As the backbone of any CLV model, the customer decay curve is arguably the most important driver. This certainly extends beyond the exercise of modeling CLV. As we noted earlier, it's crucial to obsess over your customer decay curve, and how to elevate it.


When we say "customer decay curve", we're modeling out what % of paid customers pay only once, 2 times, 3 times, and so on. Said another way, we want to know what share of our customers are going to cancel in the first month, second month, etc. This helps us understand how much, on average, we can expect to earn from people who subscribe.

In the workbook, the decay curve assumption is towards the bottom of the "CLV Model" tab (line 25). We've highlighted it and added a thick border in the image below. There's also a visual of the decay curve assumption in the left line chart. This can help us grasp how the curve moves as we adjust assumptions.










Pre-launch With No Data

To continue guiding us through, let's resurface our hypothetical newsletter start-up: Big Dean's Boardwalk Wings, a weekly exploration of innovative wing recipes.

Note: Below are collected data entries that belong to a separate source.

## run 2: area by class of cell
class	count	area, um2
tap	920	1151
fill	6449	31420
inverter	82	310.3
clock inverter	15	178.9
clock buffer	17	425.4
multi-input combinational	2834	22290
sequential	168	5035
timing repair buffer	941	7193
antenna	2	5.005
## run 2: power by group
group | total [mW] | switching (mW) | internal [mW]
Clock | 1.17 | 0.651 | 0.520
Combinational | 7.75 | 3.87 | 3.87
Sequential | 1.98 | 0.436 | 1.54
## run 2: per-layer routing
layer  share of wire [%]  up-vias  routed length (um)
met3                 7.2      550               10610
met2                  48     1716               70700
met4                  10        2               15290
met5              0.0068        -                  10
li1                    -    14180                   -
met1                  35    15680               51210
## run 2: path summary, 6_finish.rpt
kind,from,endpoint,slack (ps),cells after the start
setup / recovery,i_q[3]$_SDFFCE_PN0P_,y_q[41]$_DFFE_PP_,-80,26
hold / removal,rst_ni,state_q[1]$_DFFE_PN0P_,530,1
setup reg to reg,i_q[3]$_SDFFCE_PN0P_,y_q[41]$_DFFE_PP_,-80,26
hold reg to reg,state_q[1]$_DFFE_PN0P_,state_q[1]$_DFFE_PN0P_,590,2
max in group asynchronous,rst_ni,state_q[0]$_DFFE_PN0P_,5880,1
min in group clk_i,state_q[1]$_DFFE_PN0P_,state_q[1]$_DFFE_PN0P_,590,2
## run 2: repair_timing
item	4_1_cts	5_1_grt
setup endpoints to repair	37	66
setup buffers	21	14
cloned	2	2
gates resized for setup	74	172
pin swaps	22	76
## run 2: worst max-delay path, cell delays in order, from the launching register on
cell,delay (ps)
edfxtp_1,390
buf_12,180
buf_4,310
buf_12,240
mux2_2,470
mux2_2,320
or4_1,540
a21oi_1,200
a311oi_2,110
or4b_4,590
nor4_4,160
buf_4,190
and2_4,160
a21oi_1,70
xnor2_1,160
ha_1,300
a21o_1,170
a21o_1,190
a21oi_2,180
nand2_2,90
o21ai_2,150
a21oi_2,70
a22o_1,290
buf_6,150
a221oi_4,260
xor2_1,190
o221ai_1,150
`config.mk`:
```
export PLATFORM = sky130hd
export DESIGN_NAME = symintm_ctrl
export DESIGN_NICKNAME = d
export VERILOG_FILES = /design/src/rtl/symintm_pkg.sv /design/src/rtl/symintm_ctrl.sv
export SDC_FILE = /design/constraint.sdc
export NUM_CORES = 1
export LEC_CHECK = 0
export BUFFER_PORTS_ARGS = -buffer_cell sky130_fd_sc_hd__buf_2
export CORE_AREA = 4 4 41 43
export DETAILED_ROUTE_END_ITERATION = 10
export DIE_AREA = 0 0 45 47
export GPL_ROUTABILITY_DRIVEN = 0
export HOLD_SLACK_MARGIN = 0.15
export MAX_ROUTING_LAYER = met4
export PLACE_DENSITY = 0.4
export SETUP_SLACK_MARGIN = 0.4
export SLEW_MARGIN = 20
export SYNTH_ARGS = -nofsm -noshare
export SYNTH_HDL_FRONTEND = slang
export SYNTH_SLANG_ARGS = --single-unit
export TNS_END_PERCENT = 30
```
`constraint.sdc`:
```
create_clock -name clk_i -period 1.05 [get_ports clk_i]
set_input_delay 0.0525 -clock clk_i [delete_from_list [all_inputs] [get_ports clk_i]]
set_output_delay 0.0525 -clock clk_i [all_outputs]
set_load 0.005 [all_outputs]
```
$ cat src/design/ph_median_average_stability.sv
// Top level: pH conversion, median window, moving average and stability flag.
//
// Usage: samples (adc_sum, time_ms) arrive on a valid/ready input channel;
// one result (raw_ph, median_ph, filtered_ph, stable) leaves on a valid/ready
// output channel for each sample. Calibration registers sit on an APB port:
// 0 ph_gain, 1 ph_offset, 2 stability_threshold, 3 stability_duration at
// byte addresses 0, 4, 8, 12; writes complete in the access cycle.
// One sample is processed at a time; ready is low while it is in work.
// An accepted sample passes through the conversion, median scan, average
// accumulate, divide (on a divider 24 plus the fill count bits wide),
// stability and output steps in that order; the next sample is taken only
// once the sequencer is back in idle. The median scan and accumulate steps
// are shorter while the windows are still filling.
// The result is held in an output register. A stalled receiver keeps it
// there; the next sample is still accepted and worked on, and waits at the
// end until that register is emptied. Reset clears registers to their reset
// values, the window pointers and fill counts to zero and the stability state.
`timescale 1ns / 1ps
module ph_median_average_stability #(
  parameter int MEDIAN_SIZE      = phma_pkg::MEDIAN_SIZE_DEF,
  parameter int AVERAGE_SIZE     = phma_pkg::AVERAGE_SIZE_DEF,
  parameter int SAMPLES_PER_READ = phma_pkg::SAMPLES_PER_READ_DEF
) (
  input  logic               clk,
  input  logic               rst,
  input  logic               psel,
  input  logic               penable,
  input  logic               pwrite,
  input  logic [3:0]         paddr,
  input  logic [31:0]        pwdata,
  output logic [31:0]        prdata,
  output logic               pready,
  input  logic               in_valid,
  output logic               in_ready,
  input  logic [14:0]        adc_sum,
  input  logic [31:0]        time_ms,
  output logic               out_valid,
  input  logic               out_ready,
  output logic signed [23:0] raw_ph,
  output logic signed [23:0] median_ph,
  output logic signed [23:0] filtered_ph,
  output logic               stable
);
  import phma_pkg::*;

  // Index of the lowest set bit, for splitting the read count into 2^k * odd.
  function automatic int low_zeros(input int v);
    int t;
    t = 0;
    for (int k = 6; k >= 0; k--) begin
      if (v[k]) t = k;
    end
    return t;
  endfunction

  localparam int MW  = (MEDIAN_SIZE > 1) ? $clog2(MEDIAN_SIZE) : 1;
  localparam int MCW = $clog2(MEDIAN_SIZE + 1);
  localparam int AW  = (AVERAGE_SIZE > 1) ? $clog2(AVERAGE_SIZE) : 1;
  localparam int ACW = $clog2(AVERAGE_SIZE + 1);
  localparam int SW  = 24 + ACW;
  localparam int TZ      = low_zeros(SAMPLES_PER_READ);
  localparam int SHIFT   = 8 + TZ;
  localparam int SPR_ODD = SAMPLES_PER_READ >> TZ;
  localparam logic [5:0]  SPR_ODD6 = 6'(SPR_ODD);
  localparam logic [25:0] RECIP_HI =
    26'(((64'd1 << 25) + 64'(SPR_ODD) - 64'd1) / 64'(SPR_ODD));
  localparam logic [31:0] RECIP_LO =
    32'(((64'd1 << 31) + 64'(SPR_ODD) - 64'd1) / 64'(SPR_ODD));
  localparam logic [2:0] MUL_LAST = 3'd4;

  // Configuration registers.
  logic signed [31:0] ph_gain;
  logic signed [23:0] ph_offset;
  logic [23:0]        stability_threshold;
  logic [21:0]        stability_duration;
  logic [1:0]         reg_idx;
  logic               wr_en;

  assign pready  = 1'b1;
  assign reg_idx = paddr[3:2];
  assign wr_en   = psel && penable && pwrite;

  always_ff @(posedge clk) begin
    if (rst) begin
      ph_gain             <= GAIN_RST;
      ph_offset           <= OFFSET_RST;
      stability_threshold <= THRESHOLD_RST;
      stability_duration  <= DURATION_RST;
    end else if (wr_en) begin
      unique case (reg_idx)
        REG_GAIN:      ph_gain             <= pwdata;
        REG_OFFSET:    ph_offset           <= pwdata[23:0];
        REG_THRESHOLD: stability_threshold <= pwdata[23:0];
        REG_DURATION:  stability_duration  <= pwdata[21:0];
        default:       ;
      endcase
    end
  end

  always_comb begin
    unique case (reg_idx)
      REG_GAIN:      prdata = ph_gain;
      REG_OFFSET:    prdata = {{8{ph_offset[23]}}, ph_offset};
      REG_THRESHOLD: prdata = {8'd0, stability_threshold};
      REG_DURATION:  prdata = {10'd0, stability_duration};
      default:       prdata = '0;
    endcase
  end

  // Sequencer state and working registers.
  state_t state, state_next;
  logic [14:0]        adc_q;
  logic [31:0]        now_q;
  logic signed [23:0] raw_q;
  logic signed [23:0] med_q;
  logic signed [SW-1:0] sum_q;
  logic signed [23:0] lo_q, hi_q;
  logic               stab_q;

  logic signed [23:0] median_window [MEDIAN_SIZE];
  logic [MW-1:0]      median_position;
  logic [MCW-1:0]     median_filled;
  logic signed [23:0] average_window [AVERAGE_SIZE];
  logic [AW-1:0]      average_position;
  logic [ACW-1:0]     average_filled;
  logic               was_stable;
  logic [31:0]        stable_since;

  logic [MW-1:0]  mi, mj;
  logic [MCW-1:0] less_cnt, le_cnt;
  logic           med_found;
  logic [AW-1:0]  ai;
  logic [2:0]     mul_cnt;

  logic               div_start;
  logic signed [SW-1:0] div_quo;
  div_status_t        div_st;

  // Output register.
  logic out_free;
  assign out_free = !out_valid || out_ready;
  assign in_ready = (state == ST_IDLE);

  // Next state.
  always_comb begin
    state_next = state;
    unique case (state)
      ST_IDLE: if (in_valid && in_ready) state_next = ST_MUL;
      ST_MUL:  if (mul_cnt == MUL_LAST) state_next = ST_MED;
      ST_MED:  if (med_found) state_next = ST_AVG;
      ST_AVG:  if (ai == AW'(average_filled - 1)) state_next = ST_DIV;
      ST_DIV:  if (div_st.done) state_next = ST_STAB;
      ST_STAB: state_next = ST_OUT;
      ST_OUT:  if (out_free) state_next = ST_IDLE;
      default: state_next = ST_IDLE;
    endcase
  end

  // Outputs of the sequencer.
  always_comb begin
    div_start = (state == ST_AVG) && (ai == AW'(average_filled - 1));
  end

  // Median scan comparator: entry mj against candidate mi.
  logic signed [23:0] cand, other;
  logic           cmp_lt, cmp_eq;
  logic [MCW-1:0] lt_n, le_n;
  logic [MCW-1:0] half;
  assign cand   = median_window[mi];
  assign other  = median_window[mj];
  assign cmp_lt = other < cand;
  assign cmp_eq = other == cand;
  assign lt_n   = less_cnt + MCW'(cmp_lt);
  assign le_n   = le_cnt + MCW'(cmp_lt || cmp_eq);
  assign half   = median_filled >> 1;

  // Conversion: floor(gain * adc / 2^SHIFT), then a floor divide by the odd
  // part of the read count in two reciprocal steps of 19 and 25 bits. A
  // negative value is handled as the complement of its magnitude.
  logic signed [47:0] prod_q;
  logic signed [47:0] prod_s;
  logic signed [47:0] x_fl;
  logic [37:0]        x_mag;
  logic [37:0]        n_q;
  logic               neg_q;
  logic [18:0]        qh_q;
  logic [24:0]        low_q;
  logic [44:0]        hi_prod;
  logic [24:0]        hi_back;
  logic [18:0]        hi_rem;
  logic [56:0]        lo_prod;
  logic [37:0]        q_mag;
  logic signed [47:0] qfl_q;
  logic signed [48:0] rawsum;
  logic signed [23:0] raw_sat;
  logic [31:0]        elapsed;
  logic signed [24:0] range;
  logic signed [23:0] av;

  assign prod_s  = ph_gain * $signed({1'b0, adc_q});
  assign x_fl    = prod_q >>> SHIFT;
  assign x_mag   = x_fl[47] ? ~x_fl[37:0] : x_fl[37:0];
  assign hi_prod = 45'(x_mag[37:19]) * 45'(RECIP_HI);
  assign hi_back = 25'(qh_q) * 25'(SPR_ODD6);
  assign hi_rem  = n_q[37:19] - hi_back[18:0];
  assign lo_prod = 57'(low_q) * 57'(RECIP_LO);
  assign q_mag   = {qh_q, 19'd0} + 38'(lo_prod[55:31]);
  assign rawsum  = 49'(qfl_q) + 49'(ph_offset);
  assign elapsed = now_q - stable_since;
  assign range   = 25'(hi_q) - 25'(lo_q);
  assign av      = average_window[ai];

  // Saturation of the calibrated value to Q7.16.
  always_comb begin
    if (rawsum > 49'sd8388607)       raw_sat = 24'sd8388607;
    else if (rawsum < -49'sd8388608) raw_sat = -24'sd8388608;
    else                             raw_sat = rawsum[23:0];
  end

  always_ff @(posedge clk) begin
    if (rst) begin
      state            <= ST_IDLE;
      median_position  <= '0;
      median_filled    <= '0;
      average_position <= '0;
      average_filled   <= '0;
      was_stable       <= 1'b0;
      stable_since     <= '0;
      out_valid        <= 1'b0;
      mul_cnt          <= '0;
      med_found        <= 1'b0;
    end else begin
      state <= state_next;
      if ((state == ST_OUT) && out_free) out_valid <= 1'b1;
      else if (out_valid && out_ready)   out_valid <= 1'b0;
      unique case (state)
        ST_IDLE: begin
          if (in_valid && in_ready) begin
            adc_q   <= adc_sum;
            now_q   <= time_ms;
            mul_cnt <= '0;
          end
        end
        ST_MUL: begin
          mul_cnt <= mul_cnt + 1'b1;
          unique case (mul_cnt)
            3'd0: prod_q <= prod_s;
            3'd1: begin
              n_q   <= x_mag;
              neg_q <= x_fl[47];
              qh_q  <= hi_prod[43:25];
            end
            3'd2: low_q <= {hi_rem[5:0], n_q[18:0]};
            3'd3: qfl_q <= neg_q ? ~{10'd0, q_mag} : {10'd0, q_mag};
            default: begin
              raw_q <= raw_sat;
              median_window[median_position] <= raw_sat;
              median_position <= (median_position == MW'(MEDIAN_SIZE - 1)) ? '0
                                 : median_position + 1'b1;
              if (median_filled < MCW'(MEDIAN_SIZE)) median_filled <= median_filled + 1'b1;
              mi <= '0; mj <= '0; less_cnt <= '0; le_cnt <= '0; med_found <= 1'b0;
            end
          endcase
        end
        ST_MED: begin
          // Rank candidate mi: it is the median when less < half+1 <= lessequal.
          if (!med_found) begin
            if (mj == MW'(median_filled - 1)) begin
              if (lt_n <= half && le_n > half) begin
                med_q     <= cand;
                med_found <= 1'b1;
                average_window[average_position] <= cand;
              end
              mi <= mi + 1'b1; mj <= '0; less_cnt <= '0; le_cnt <= '0;
            end else begin
              mj <= mj + 1'b1; less_cnt <= lt_n; le_cnt <= le_n;
            end
          end else begin
            average_position <= (average_position == AW'(AVERAGE_SIZE - 1)) ? '0
                                : average_position + 1'b1;
            if (average_filled < ACW'(AVERAGE_SIZE)) average_filled <= average_filled + 1'b1;
            ai <= '0; sum_q <= '0;
          end
        end
        ST_AVG: begin
          sum_q <= sum_q + SW'(av);
          if (ai == '0) begin lo_q <= av; hi_q <= av; end
          else begin
            if (av < lo_q) lo_q <= av;
            if (av > hi_q) hi_q <= av;
          end
          ai <= ai + 1'b1;
        end
        ST_STAB: begin
          stab_q <= 1'b0;
          if (average_filled == ACW'(AVERAGE_SIZE)) begin
            if (range <= $signed({1'b0, stability_threshold})) begin
              if (!was_stable) begin
                stable_since <= now_q; was_stable <= 1'b1;
                stab_q <= (32'd0 >= {10'd0, stability_duration});
              end else stab_q <= elapsed >= {10'd0, stability_duration};
            end else was_stable <= 1'b0;
          end
        end
        ST_OUT: begin
          if (out_free) begin
            raw_ph      <= raw_q;
            median_ph   <= med_q;
            filtered_ph <= div_quo[23:0];
            stable      <= stab_q;
          end
        end
        default: ;
      endcase
    end
  end

  phma_div #(.NW(SW), .DW(ACW)) u_div (
    .clk(clk), .rst(rst), .start(div_start), .num(sum_q + SW'(av)),
    .den(average_filled), .quo(div_quo), .status(div_st)
  );

`ifndef SYNTHESIS
  a_busy_not_ready: assert property (@(posedge clk) disable iff (rst)
    (state != ST_IDLE) |-> !in_ready)
    else $error("ready while a sample is in work");
  a_one_result: assert property (@(posedge clk) disable iff (rst)
    (in_valid && in_ready) |=> (state == ST_MUL))
    else $error("accepted sample not started");
  a_fill_bound: assert property (@(posedge clk) disable iff (rst)
    average_filled <= ACW'(AVERAGE_SIZE))
    else $error("average fill overran");
`endif
endmodule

The team behind Big Dean's ("BD") is in the planning phase and has no clue how well it will retain its subs. Many operators will face a similar challenge of limited or no data, especially early on.​


A Few Data Points Can Be Quite Helpful


For those just starting, being resourceful can go a long way. A few data points will go a long way in guiding initial assumptions. It'll also provide context as our retention data comes in. If using a platform (i.e. Patreon, Substack), it doesn't hurt to ask for guidance. Probably more effective, ask operators running similar newsletters for ballpark figures.


The BD team finds similar Food & Drink newsletters on Substack's Discover section. They also scour recommendation services for food-related newsletters (i.e. Newsletter Stack). The BD team then reaches out to several operators, using their network where possible. Most of the operators are incredibly friendly and helpful. The discussions lead to a handful of useful data points, as well as tips on best practices and other insights. (Retention rates can be sensitive data. It's wise to take a respectful approach and manage your expectations.)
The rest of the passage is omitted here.